O acordo reúne quatro países que concentram as maiores reservas sul-americanas de insumos indispensáveis para a fabricação de baterias, veículos elétricos e equipamentos de Inteligência Artificial. Assinaram o documento o ministro de Economia e Mineração do Chile, Daniel Mas; o secretário de Mineração da Argentina, Luis Lucero; o vice-ministro de Política Mineira, Regulação e Fiscalização da Bolívia, Walter Landívar; e o ministro de Energia e Minas do Peru, Guillermo Shinno.

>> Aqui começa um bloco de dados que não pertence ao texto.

## src/rtl/uart_bram_loader_if.sv

```systemverilog
// uart_bram_loader_if: write port from the UART program loader to the darkram X-port.
// The master (loader) drives request, strobe, byte enables, address and data;
// the slave (darkram) answers with xdack to retire the pending write.
interface uart_bram_loader_if #(
   parameter int ADDR_WIDTH = 32
);
   logic                  xdreq;
   logic                  xwr;
   logic [3:0]            xbe;
   logic [ADDR_WIDTH-1:0] xaddr;
   logic [31:0]           xdata;
   logic                  xdack;

   modport master (output xdreq, output xwr, output xbe, output xaddr, output xdata, input xdack);
   modport slave  (input xdreq, input xwr, input xbe, input xaddr, input xdata, output xdack);
endinterface

```

## src/rtl/uart_bram_loader.sv

```systemverilog
// uart_bram_loader: receives a framed firmware image over an 8N1 UART, packs the payload
// into little-endian 32-bit words and writes them into darkram through the X-port, holding
// the core (cpu_hold) for the duration of the frame.
// Frame: 0xA5, cnt_lo, cnt_hi, then 4*cnt data bytes.
// Build option: define LOADER_CHECKSUM_EN to require a trailing XOR checksum byte.
module uart_bram_loader #(
   parameter int                    CLK_HZ       = 32000000,
   parameter int                    BAUD         = 115200,
   parameter int                    ADDR_WIDTH   = 32,
   parameter logic [ADDR_WIDTH-1:0] BASE_ADDR    = '0,
   parameter int                    MAX_WORDS    = 1024,
   parameter int                    IDLE_TIMEOUT = 3200000
) (
   input  logic               clk,
   input  logic               reset,
   input  logic               rx_i,
   uart_bram_loader_if.master bram,
   output logic               cpu_hold_o,
   output logic               busy_o,
   output logic               done_o,
   output logic               err_o
);
   localparam int DIV = CLK_HZ / BAUD;
   localparam int CW  = $clog2(DIV + 1);
   localparam int TW  = $clog2(IDLE_TIMEOUT + 1);

   typedef enum logic [1:0] {R_IDLE, R_START, R_DATA, R_STOP} rxState_t;
   typedef enum logic [2:0] {F_HDR, F_CNT0, F_CNT1, F_DATA, F_WRITE, F_CSUM, F_DONE} frameState_t;

`ifdef LOADER_CHECKSUM_EN
   localparam frameState_t LAST_NEXT = F_CSUM;
`else
   localparam frameState_t LAST_NEXT = F_DONE;
`endif

   logic          rxMeta_q, rxSync_q, rxPrev_q;
   rxState_t      rxState_q;
   logic [CW-1:0] bitCnt_q;
   logic [2:0]    bitIdx_q;
   logic [7:0]    rxShift_q;
   logic          byteValid_q, frameErr_q;

   frameState_t           frameState_q;
   logic [15:0]           wordCnt_q, wordIdx_q;
   logic [7:0]            cntLo_q;
   logic [1:0]            byteIdx_q;
   logic [TW-1:0]         timer_q, timer_d;
   logic                  timeout, abortReq, hdrAccept;
   logic                  xdreq_q, busy_q, done_q, err_q;
   logic [3:0]            xbe_q;
   logic [ADDR_WIDTH-1:0] xaddr_q;
   logic [31:0]           xdata_q;
`ifdef LOADER_CHECKSUM_EN
   logic [7:0]            csum_q;
`endif

   // Bring rx into the clock domain and keep one older sample for start-edge detection
   always_ff @(posedge clk) begin
      if (reset) begin
         rxMeta_q <= 1'b1;
         rxSync_q <= 1'b1;
         rxPrev_q <= 1'b1;
      end else begin
         rxMeta_q <= rx_i;
         rxSync_q <= rxMeta_q;
         rxPrev_q <= rxSync_q;
      end
   end

   // 8N1 receiver: centre-samples each bit, flags a good byte or a bad stop bit for one cycle
   always_ff @(posedge clk) begin
      if (reset) begin
         rxState_q   <= R_IDLE;
         bitCnt_q    <= '0;
         bitIdx_q    <= '0;
         rxShift_q   <= '0;
         byteValid_q <= 1'b0;
         frameErr_q  <= 1'b0;
      end else begin
         byteValid_q <= 1'b0;
         frameErr_q  <= 1'b0;
         case (rxState_q)
            R_IDLE: begin
               if (rxPrev_q && !rxSync_q) begin
                  rxState_q <= R_START;
                  bitCnt_q  <= CW'(DIV / 2);
               end
            end
            R_START: begin
               if (bitCnt_q == '0) begin
                  if (!rxSync_q) begin
                     rxState_q <= R_DATA;
                     bitCnt_q  <= CW'(DIV - 1);
                     bitIdx_q  <= '0;
                  end else begin
                     rxState_q <= R_IDLE;
                  end
               end else begin
                  bitCnt_q <= bitCnt_q - CW'(1);
               end
            end
            R_DATA: begin
               if (bitCnt_q == '0) begin
                  rxShift_q <= {rxSync_q, rxShift_q[7:1]};
                  bitCnt_q  <= CW'(DIV - 1);
                  bitIdx_q  <= bitIdx_q + 3'd1;
                  if (bitIdx_q == 3'd7) rxState_q <= R_STOP;
               end else begin
                  bitCnt_q <= bitCnt_q - CW'(1);
               end
            end
            R_STOP: begin
               if (bitCnt_q == '0) begin
                  if (rxSync_q) byteValid_q <= 1'b1;
                  else          frameErr_q  <= 1'b1;
                  rxState_q <= R_IDLE;
               end else begin
                  bitCnt_q <= bitCnt_q - CW'(1);
               end
            end
            default: rxState_q <= R_IDLE;
         endcase
      end
   end

   assign hdrAccept = (frameState_q == F_HDR) && byteValid_q && (rxShift_q == 8'hA5);

   // Inter-byte watchdog: reloads on every byte (a byte arriving on the expiry cycle wins)
   always_comb begin
      timer_d = timer_q;
      timeout = 1'b0;
      if (byteValid_q || frameState_q == F_HDR) begin
         timer_d = TW'(IDLE_TIMEOUT - 1);
      end else if (timer_q == '0) begin
         timeout = (frameState_q != F_DONE);
      end else begin
         timer_d = timer_q - TW'(1);
      end
   end

   // Conditions that kill the frame; a byte landing while a write is still pending is an overrun
   always_comb begin
      abortReq = timeout;
      if (byteValid_q) begin
         case (frameState_q)
            F_CNT1:  abortReq = ({rxShift_q, cntLo_q} > 16'(MAX_WORDS));
            F_WRITE: abortReq = 1'b1;
`ifdef LOADER_CHECKSUM_EN
            F_CSUM:  abortReq = (rxShift_q != csum_q);
`endif
            default: abortReq = 1'b0;
         endcase
      end
   end

`ifdef LOADER_CHECKSUM_EN
   // Running XOR over the count bytes and every payload byte of the current frame
   always_ff @(posedge clk) begin
      if (reset || hdrAccept) begin
         csum_q <= '0;
      end else if (byteValid_q && (frameState_q == F_CNT0 || frameState_q == F_CNT1 ||
                                   frameState_q == F_DATA)) begin
         csum_q <= csum_q ^ rxShift_q;
      end
   end
`endif

   // Frame sequencer: header, word count, payload assembly and the X-port write handshake
   always_ff @(posedge clk) begin
      if (reset) begin
         frameState_q <= F_HDR;
         wordCnt_q    <= '0;
         wordIdx_q    <= '0;
         cntLo_q      <= '0;
         byteIdx_q    <= '0;
         timer_q      <= TW'(IDLE_TIMEOUT - 1);
         xdreq_q      <= 1'b0;
         xbe_q        <= 4'h0;
         xaddr_q      <= '0;
         xdata_q      <= '0;
         busy_q       <= 1'b0;
         done_q       <= 1'b0;
         err_q        <= 1'b0;
      end else begin
         timer_q <= timer_d;
         done_q  <= 1'b0;
         if (frameErr_q) err_q <= 1'b1;
         if (abortReq) begin
            err_q        <= 1'b1;
            frameState_q <= F_HDR;
            xdreq_q      <= 1'b0;
            xbe_q        <= 4'h0;
            busy_q       <= 1'b0;
            wordIdx_q    <= '0;
         end else begin
            case (frameState_q)
               F_HDR: begin
                  if (hdrAccept) begin
                     frameState_q <= F_CNT0;
                     err_q        <= 1'b0;
                     busy_q       <= 1'b1;
                  end
               end
               F_CNT0: begin
                  if (byteValid_q) begin
                     cntLo_q      <= rxShift_q;
                     frameState_q <= F_CNT1;
                  end
               end
               F_CNT1: begin
                  if (byteValid_q) begin
                     wordCnt_q    <= {rxShift_q, cntLo_q};
                     byteIdx_q    <= '0;
                     frameState_q <= ({rxShift_q, cntLo_q} == 16'd0) ? F_DONE : F_DATA;
                  end
               end
               F_DATA: begin
                  if (byteValid_q) begin
                     xdata_q[8*byteIdx_q +: 8] <= rxShift_q;
                     byteIdx_q <= byteIdx_q + 2'd1;
                     if (byteIdx_q == 2'd3) begin
                        xdreq_q      <= 1'b1;
                        xbe_q        <= 4'hf;
                        xaddr_q      <= BASE_ADDR + ADDR_WIDTH'({wordIdx_q, 2'b00});
                        frameState_q <= F_WRITE;
                     end
                  end
               end
               F_WRITE: begin
                  if (bram.xdack) begin
                     xdreq_q      <= 1'b0;
                     xbe_q        <= 4'h0;
                     wordIdx_q    <= wordIdx_q + 16'd1;
                     frameState_q <= (wordIdx_q + 16'd1 == wordCnt_q) ? LAST_NEXT : F_DATA;
                  end
               end
`ifdef LOADER_CHECKSUM_EN
               F_CSUM: begin
                  if (byteValid_q) frameState_q <= F_DONE;
               end
`endif
               F_DONE: begin
                  done_q       <= 1'b1;
                  busy_q       <= 1'b0;
                  wordIdx_q    <= '0;
                  frameState_q <= F_HDR;
               end
               default: frameState_q <= F_HDR;
            endcase
         end
      end
   end

   assign bram.xdreq = xdreq_q;
   assign bram.xwr   = xdreq_q;
   assign bram.xbe   = xbe_q;
   assign bram.xaddr = xaddr_q;
   assign bram.xdata = xdata_q;
   assign cpu_hold_o = busy_q;
   assign busy_o     = busy_q;
   assign done_o     = done_q;
   assign err_o      = err_q;
endmodule

```

## src/flat_wrapper.sv

```systemverilog
// flat-port wrapper written by rule: the top's interface ports become plain ports
module uart_bram_loader_flat 
#(
   parameter int                    CLK_HZ       = 32000000,
   parameter int                    BAUD         = 115200,
   parameter int                    ADDR_WIDTH   = 32,
   parameter logic [ADDR_WIDTH-1:0] BASE_ADDR    = '0,
   parameter int                    MAX_WORDS    = 1024,
   parameter int                    IDLE_TIMEOUT = 3200000
)
  (clk, reset, rx_i, cpu_hold_o, busy_o, done_o, err_o, bram_xdreq, bram_xwr, bram_xbe, bram_xaddr, bram_xdata, bram_xdack);
  uart_bram_loader_if #(.ADDR_WIDTH(ADDR_WIDTH)) bram_i ();
  input  logic clk;
  input  logic reset;
  input  logic rx_i;
  output logic cpu_hold_o;
  output logic busy_o;
  output logic done_o;
  output logic err_o;
  output wire logic [$bits(bram_i.xdreq)-1:0] bram_xdreq;
  output wire logic [$bits(bram_i.xwr)-1:0] bram_xwr;
  output wire logic [$bits(bram_i.xbe)-1:0] bram_xbe;
  output wire logic [$bits(bram_i.xaddr)-1:0] bram_xaddr;
  output wire logic [$bits(bram_i.xdata)-1:0] bram_xdata;
  input wire logic [$bits(bram_i.xdack)-1:0] bram_xdack;
  assign bram_xdreq = bram_i.xdreq;
  assign bram_xwr = bram_i.xwr;
  assign bram_xbe = bram_i.xbe;
  assign bram_xaddr = bram_i.xaddr;
  assign bram_xdata = bram_i.xdata;
  assign bram_i.xdack = bram_xdack;
  uart_bram_loader #(.CLK_HZ(CLK_HZ), .BAUD(BAUD), .ADDR_WIDTH(ADDR_WIDTH), .BASE_ADDR(BASE_ADDR), .MAX_WORDS(MAX_WORDS), .IDLE_TIMEOUT(IDLE_TIMEOUT)) u_core (.clk(clk), .reset(reset), .rx_i(rx_i), .bram(bram_i), .cpu_hold_o(cpu_hold_o), .busy_o(busy_o), .done_o(done_o), .err_o(err_o));
endmodule
```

Na avaliação do ministro chileno Daniel Mas, o encontro marca o início de uma articulação regional de longo prazo. “A declaração conjunta que assinamos hoje é o primeiro passo firme rumo a uma aliança permanente. Posicionamos o Cone Sul como fornecedor de minerais estratégicos mais confiável, sustentável e competitivo”, disse Mas. Ele calculou que a transição energética e a corrida por infraestrutura tecnológica podem aumentar a demanda internacional por esses insumos entre 400% e 600% nos próximos dez anos, exigindo fornecedores com fluxos contínuos de exportação.
A iniciativa atende diretamente a interesses estratégicos de Washington. Sob a presidência de Donald Trump, os Estados Unidos têm acelerado tratados com governos sul-americanos ideologicamente próximos para blindar o acesso a recursos vitais e diminuir o domínio da China sobre a cadeia global de refino e processamento mineral. Em fevereiro, por exemplo, a Argentina já havia fechado um compromisso bilateral para priorizar o mercado norte-americano no envio de cobre e lítio.
O ministro de Energia e Minas do Peru, Guillermo Shinno, defendeu que o arranjo precisa gerar retorno concreto às populações locais. “Os minerais estratégicos devem se transformar em instrumentos dinâmicos para gerar mais valor agregado, garantindo o desenvolvimento de cadeias de fornecimento confiáveis que se traduzam no fechamento de lacunas sociais e econômicas”, afirmou Shinno.
Apesar da assinatura e dos discursos oficiais, o bloco ainda opera apenas no plano das intenções políticas: não há, até o momento, nenhuma estrutura conjunta de produção, tributação ou política comercial unificada entre as quatro nações. O texto estabelece apenas a abertura de mesas técnicas de trabalho para troca de dados geológicos, padronização de critérios de fiscalização, alinhamento regulatório, formação técnica de trabalhadores e captação de recursos financeiros para pesquisa científica e inovação.